By The Financial District
Algeria Finally Exploiting Its Iron Ore After 70 Years
With deposits of gold, zinc, copper, and phosphates, Algeria has significant mineral resources. Many of them have been left unexploited, but now the country is counting on them to diversify its economy, Cyril Fourneris reported for Euronews.
Photo Insert: Iron ore mining
To achieve its industrial ambitions, Algeria has relaunched several large mining projects. The one at Gara Djebilet in the Sahara is among the most pivotal. The desert landscape is covered by a blackish layer. It's the surface of one of the largest iron ore deposits in the world.
Billions of tons of iron ore have been lying dormant since their discovery in 1952.
Finally, after years of studies, the site was opened up this summer. In the long term, the objective is to extract tens of millions of tons per year, including the 12 million tons needed by the Algerian steel industry.
"The only deposit in Algeria that can meet this demand is the Gara Djebilet deposit," says Noureddine Aoussat, Technical Director at the Algerian national iron and steel company Feraal.
"Exploiting it is easy, it's in the open air. The waste rock is only 60cm thick. You remove 60 cm and you see the ore!"
"The world's major consumers are now starting to find it difficult to obtain supplies," explains Mahmoud Boukrouma, the site manager at Feraal. "So as soon as they found out there was a large deposit in Algeria, they came forward to buy our product."

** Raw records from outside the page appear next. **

File: src/rtl/i2c_rf_pkg.sv
package i2c_rf_pkg;
  typedef enum logic [3:0] {
    ST_IDLE,
    ST_ADDR,
    ST_ADDR_ACK,
    ST_SUB,
    ST_SUB_ACK,
    ST_WR,
    ST_WR_ACK,
    ST_RD,
    ST_RD_ACK
  } rf_state_t;
endpackage

File: src/rtl/i2c_rf_sync.sv
module i2c_rf_sync (
  input  logic clk,
  input  logic rst_n,
  input  logic scl_i,
  input  logic sda_i,
  output logic scl_s,
  output logic sda_s,
  output logic scl_rise,
  output logic scl_fall,
  output logic start_det,
  output logic stop_det
);
  logic scl_m, sda_m, scl_d, sda_d;

  always_ff @(posedge clk or negedge rst_n) begin
    if (!rst_n) begin
      scl_m <= 1'b1; scl_s <= 1'b1; scl_d <= 1'b1;
      sda_m <= 1'b1; sda_s <= 1'b1; sda_d <= 1'b1;
    end else begin
      scl_m <= scl_i; scl_s <= scl_m; scl_d <= scl_s;
      sda_m <= sda_i; sda_s <= sda_m; sda_d <= sda_s;
    end
  end

  assign scl_rise  = scl_s & ~scl_d;
  assign scl_fall  = ~scl_s & scl_d;
  assign start_det = scl_s & scl_d & sda_d & ~sda_s;
  assign stop_det  = scl_s & scl_d & ~sda_d & sda_s;
endmodule

File: src/rtl/i2c_rf_regbank.sv
module i2c_rf_regbank #(
  parameter int NUM_REGS = 8,
  parameter int NUM_CTRL = 6,
  localparam int NUM_STAT = NUM_REGS - NUM_CTRL,
  localparam int AW = $clog2(NUM_REGS)
) (
  input  logic                  clk,
  input  logic                  rst_n,
  input  logic                  we,
  input  logic [AW-1:0]         waddr,
  input  logic [7:0]            wdata,
  input  logic [AW-1:0]         raddr,
  input  logic [NUM_STAT*8-1:0] stat_i,
  output logic [7:0]            rdata,
  output logic [NUM_CTRL*8-1:0] ctrl_o
);
  logic [7:0] rd_arr [NUM_REGS];

  for (genvar k = 0; k < NUM_REGS; k++) begin : g_reg
    if (k < NUM_CTRL) begin : g_ctrl
      logic [7:0] q;
      always_ff @(posedge clk or negedge rst_n) begin
        if (!rst_n)                          q <= 8'h00;
        else if (we && waddr == AW'(k))      q <= wdata;
      end
      assign ctrl_o[k*8 +: 8] = q;
      assign rd_arr[k] = q;
    end else begin : g_stat
      assign rd_arr[k] = stat_i[(k-NUM_CTRL)*8 +: 8];
    end
  end

  assign rdata = rd_arr[raddr];

  // writes aimed at status slots leave every control output untouched
  p_ro_write_ignored_r10: assert property (@(posedge clk) disable iff (!rst_n)
    (we && int'(waddr) >= NUM_CTRL) |=> $stable(ctrl_o));
endmodule
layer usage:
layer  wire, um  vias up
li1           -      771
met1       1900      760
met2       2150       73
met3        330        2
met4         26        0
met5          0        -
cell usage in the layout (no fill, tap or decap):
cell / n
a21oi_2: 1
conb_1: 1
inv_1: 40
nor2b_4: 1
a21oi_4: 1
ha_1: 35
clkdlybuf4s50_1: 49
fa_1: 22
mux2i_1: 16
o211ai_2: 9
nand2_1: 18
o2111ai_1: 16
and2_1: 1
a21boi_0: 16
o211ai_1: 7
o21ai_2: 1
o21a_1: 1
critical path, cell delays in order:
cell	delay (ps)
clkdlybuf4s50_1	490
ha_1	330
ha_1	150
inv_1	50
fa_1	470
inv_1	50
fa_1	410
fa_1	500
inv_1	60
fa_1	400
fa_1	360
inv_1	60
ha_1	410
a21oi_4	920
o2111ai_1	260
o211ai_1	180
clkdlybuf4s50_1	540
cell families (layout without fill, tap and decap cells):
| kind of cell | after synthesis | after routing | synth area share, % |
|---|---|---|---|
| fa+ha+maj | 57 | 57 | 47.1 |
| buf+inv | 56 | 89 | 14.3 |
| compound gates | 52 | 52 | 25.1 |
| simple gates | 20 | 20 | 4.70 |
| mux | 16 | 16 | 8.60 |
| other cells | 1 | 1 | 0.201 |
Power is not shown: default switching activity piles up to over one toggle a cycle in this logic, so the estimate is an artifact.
## src/rtl/pix_unpack_pkg.sv

```systemverilog
package pix_unpack_pkg;

  typedef struct packed {
    logic [7:0] a;
    logic [7:0] c2;
    logic [7:0] c1;
    logic [7:0] c0;
  } pix_t;

  localparam logic [3:0] FMT_YUV420 = 4'd0;
  localparam logic [3:0] FMT_YUV422 = 4'd1;
  localparam logic [3:0] FMT_RGB565 = 4'd4;
  localparam logic [3:0] FMT_RGB888 = 4'd5;
  localparam logic [3:0] FMT_RGBA   = 4'd6;
  localparam logic [3:0] FMT_ARGB   = 4'd7;
  localparam logic [1:0] LAYOUT_INTERLEAVED = 2'd2;

  // widen a 5-bit channel to 8 bits by repeating its top bits
  function automatic logic [7:0] widen5(input logic [4:0] v);
    return {v, v[4:2]};
  endfunction

  // widen a 6-bit channel to 8 bits by repeating its top bits
  function automatic logic [7:0] widen6(input logic [5:0] v);
    return {v, v[5:4]};
  endfunction

  // decode one pixel from the four oldest buffered bytes
  function automatic pix_t decode_pixel(input logic [3:0] fmt, input logic rb,
                                        input logic yc, input logic [31:0] w,
                                        input logic ph);
    pix_t p;
    logic [7:0] r, g, b, y0, y1, u, v;
    r = 8'h00; g = 8'h00; b = 8'h00;
    p.a = 8'hFF;
    case (fmt)
      FMT_RGB565: begin
        r = widen5(w[15:11]);
        g = widen6(w[10:5]);
        b = widen5(w[4:0]);
      end
      FMT_RGB888: begin
        b = w[7:0]; g = w[15:8]; r = w[23:16];
      end
      FMT_RGBA: begin
        b = w[7:0]; g = w[15:8]; r = w[23:16]; p.a = w[31:24];
      end
      FMT_ARGB: begin
        p.a = w[7:0]; b = w[15:8]; g = w[23:16]; r = w[31:24];
      end
      default: ;
    endcase
    if (fmt == FMT_YUV422) begin
      if (yc) begin
        y0 = w[7:0];  u = w[15:8];  y1 = w[23:16]; v = w[31:24];
      end else begin
        u = w[7:0];   y0 = w[15:8]; v = w[23:16];  y1 = w[31:24];
      end
      p.c0 = ph ? y1 : y0;
      p.c1 = rb ? v : u;
      p.c2 = rb ? u : v;
    end else begin
      p.c0 = rb ? b : r;
      p.c1 = g;
      p.c2 = rb ? r : b;
    end
    return p;
  endfunction

endpackage

```

## src/rtl/pix_unpack_cfg.sv

```systemverilog
module pix_unpack_cfg (
  input  logic [3:0] fmt,
  input  logic [1:0] layout,
  output logic       bad,
  output logic [2:0] grp_bytes,
  output logic       two_px
);
  import pix_unpack_pkg::*;

  always_comb begin
    bad       = 1'b0;
    grp_bytes = 3'd4;
    two_px    = 1'b0;
    case (fmt)
      FMT_YUV422: two_px = 1'b1;
      FMT_RGB565: grp_bytes = 3'd2;
      FMT_RGB888: grp_bytes = 3'd3;
      FMT_RGBA, FMT_ARGB: grp_bytes = 3'd4;
      default: bad = 1'b1;
    endcase
    if (layout != LAYOUT_INTERLEAVED) bad = 1'b1;
  end
endmodule

```

## src/rtl/pix_unpack_buf.sv

```systemverilog
module pix_unpack_buf #(
  parameter int WORD_BYTES = 4,
  parameter int BUF_WORDS  = 2,
  localparam int BUF_BYTES = WORD_BYTES * BUF_WORDS,
  localparam int BUF_BITS  = 8 * BUF_BYTES,
  localparam int CW        = $clog2(BUF_BYTES + 1),
  localparam int PW        = $clog2(WORD_BYTES + 1)
) (
  input  logic                    clk,
  input  logic                    rst_n,
  input  logic                    push,
  input  logic [8*WORD_BYTES-1:0] word,
  input  logic [PW-1:0]           pop_n,
  output logic [8*WORD_BYTES-1:0] window,
  output logic [CW-1:0]           held
);
  logic [BUF_BITS-1:0] store;
  logic [BUF_BITS-1:0] shifted, inserted;
  logic [CW-1:0]       held_after_pop;

  always_comb begin
    shifted        = store >> {pop_n, 3'b000};
    held_after_pop = held - CW'(pop_n);
    inserted       = BUF_BITS'(word) << {held_after_pop, 3'b000};
  end

  always_ff @(posedge clk) begin
    if (!rst_n) begin
      store <= '0;
      held  <= '0;
    end else if (push) begin
      store <= shifted | inserted;
      held  <= held_after_pop + CW'(WORD_BYTES);
    end else begin
      store <= shifted;
      held  <= held_after_pop;
    end
  end

  assign window = store[8*WORD_BYTES-1:0];
endmodule

```

## src/rtl/pix_unpack_map.sv

```systemverilog
module pix_unpack_map (
  input  logic [3:0]  fmt,
  input  logic        rb,
  input  logic        yc,
  input  logic [31:0] win,
  input  logic        ph,
  output logic [7:0]  c0,
  output logic [7:0]  c1,
  output logic [7:0]  c2,
  output logic [7:0]  a
);
  import pix_unpack_pkg::*;
  pix_t p;
  always_comb p = decode_pixel(fmt, rb, yc, win, ph);
  assign c0 = p.c0;
  assign c1 = p.c1;
  assign c2 = p.c2;
  assign a  = p.a;
endmodule

```

## src/rtl/pix_unpack.sv

```systemverilog
module pix_unpack #(
  parameter int BUF_WORDS = 2,
  localparam int WORD_BYTES = 4,
  localparam int BUF_BYTES  = WORD_BYTES * BUF_WORDS,
  localparam int CW         = $clog2(BUF_BYTES + 1),
  localparam int PW         = $clog2(WORD_BYTES + 1)
) (
  input  logic        clk,
  input  logic        rst_n,
  input  logic [3:0]  cfg_fmt,
  input  logic        cfg_rbswap,
  input  logic        cfg_ycswap,
  input  logic [1:0]  cfg_layout,
  input  logic        in_valid,
  output logic        in_ready,
  input  logic [31:0] in_data,
  output logic        out_valid,
  input  logic        out_ready,
  output logic [7:0]  px_c0,
  output logic [7:0]  px_c1,
  output logic [7:0]  px_c2,
  output logic [7:0]  px_a,
  output logic        err
);
  logic          cfg_err;
  logic [2:0]    grp_bytes;
  logic          two_px;
  logic [CW-1:0] bytes_held;
  logic [31:0]   window;
  logic [PW-1:0] pop_n;
  logic          phase;
  logic          word_push, pix_xfer, grp_done;
  logic [7:0]    held_bytes_w;

  pix_unpack_cfg u_cfg (
    .fmt(cfg_fmt), .layout(cfg_layout), .bad(cfg_err),
    .grp_bytes(grp_bytes), .two_px(two_px)
  );

  assign err       = cfg_err;
  assign in_ready  = cfg_err || (bytes_held <= CW'(BUF_BYTES - WORD_BYTES));
  assign out_valid = !cfg_err && (bytes_held >= CW'(grp_bytes));
  assign word_push = in_valid && in_ready && !cfg_err;
  assign pix_xfer  = out_valid && out_ready;
  assign grp_done  = pix_xfer && (!two_px || phase);
  assign pop_n     = grp_done ? PW'(grp_bytes) : '0;
  assign held_bytes_w = 8'(bytes_held);

  always_ff @(posedge clk) begin
    if (!rst_n)                  phase <= 1'b0;
    else if (pix_xfer && two_px) phase <= ~phase;
  end

  pix_unpack_buf #(.WORD_BYTES(WORD_BYTES), .BUF_WORDS(BUF_WORDS)) u_buf (
    .clk(clk), .rst_n(rst_n), .push(word_push), .word(in_data),
    .pop_n(pop_n), .window(window), .held(bytes_held)
  );

  pix_unpack_map u_map (
    .fmt(cfg_fmt), .rb(cfg_rbswap), .yc(cfg_ycswap), .win(window), .ph(phase),
    .c0(px_c0), .c1(px_c1), .c2(px_c2), .a(px_a)
  );
endmodule

```
==> config.mk <==
export PLATFORM = sky130hd
export DESIGN_NAME = rx_hold_buffer
export DESIGN_NICKNAME = d
export VERILOG_FILES = /design/src/rtl/rxhb_pkg.sv /design/src/rtl/rxhb_ctrl.sv /design/src/rtl/rxhb_data.sv /design/src/rtl/rx_hold_buffer.sv
export SDC_FILE = /design/constraint.sdc
export NUM_CORES = 1
export LEC_CHECK = 0
export ABC_AREA = 1
export BUFFER_PORTS_ARGS = -buffer_cell sky130_fd_sc_hd__buf_4
export CAP_MARGIN = 10
export CELL_PAD_IN_SITES_DETAIL_PLACEMENT = 0
export CELL_PAD_IN_SITES_GLOBAL_PLACEMENT = 1
export CORE_ASPECT_RATIO = 0.8
export CORE_UTILIZATION = 40
export CTS_BUF_LIST = sky130_fd_sc_hd__clkbuf_8
export CTS_CLUSTER_DIAMETER = 100
export DETAILED_ROUTE_END_ITERATION = 16
export GPL_ROUTABILITY_DRIVEN = 0
export PLACE_DENSITY = 0.84
export SLEW_MARGIN = 20
export SYNTH_ARGS = -nofsm -noshare
export SYNTH_HDL_FRONTEND = slang
export SYNTH_SLANG_ARGS = --single-unit
==> constraint.sdc <==
create_clock -name clk -period 3.4 [get_ports clk]
set_clock_uncertainty 0.2 [all_clocks]
set_input_delay 0.68 -clock clk [delete_from_list [all_inputs] [get_ports clk]]
set_output_delay 0.68 -clock clk [all_outputs]
set_load 0.005 [all_outputs]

Analysis of the samples shows that the ore contains 90% iron, but also phosphorus, an undesirable element. The processing is set to be done in new complexes in the north. A new railway line is planned to transport the millions of tons extracted and to create a western economic corridor between Tindouf and Oran, the city that's home to the leader of the national steel industry: Tosyali Algeria.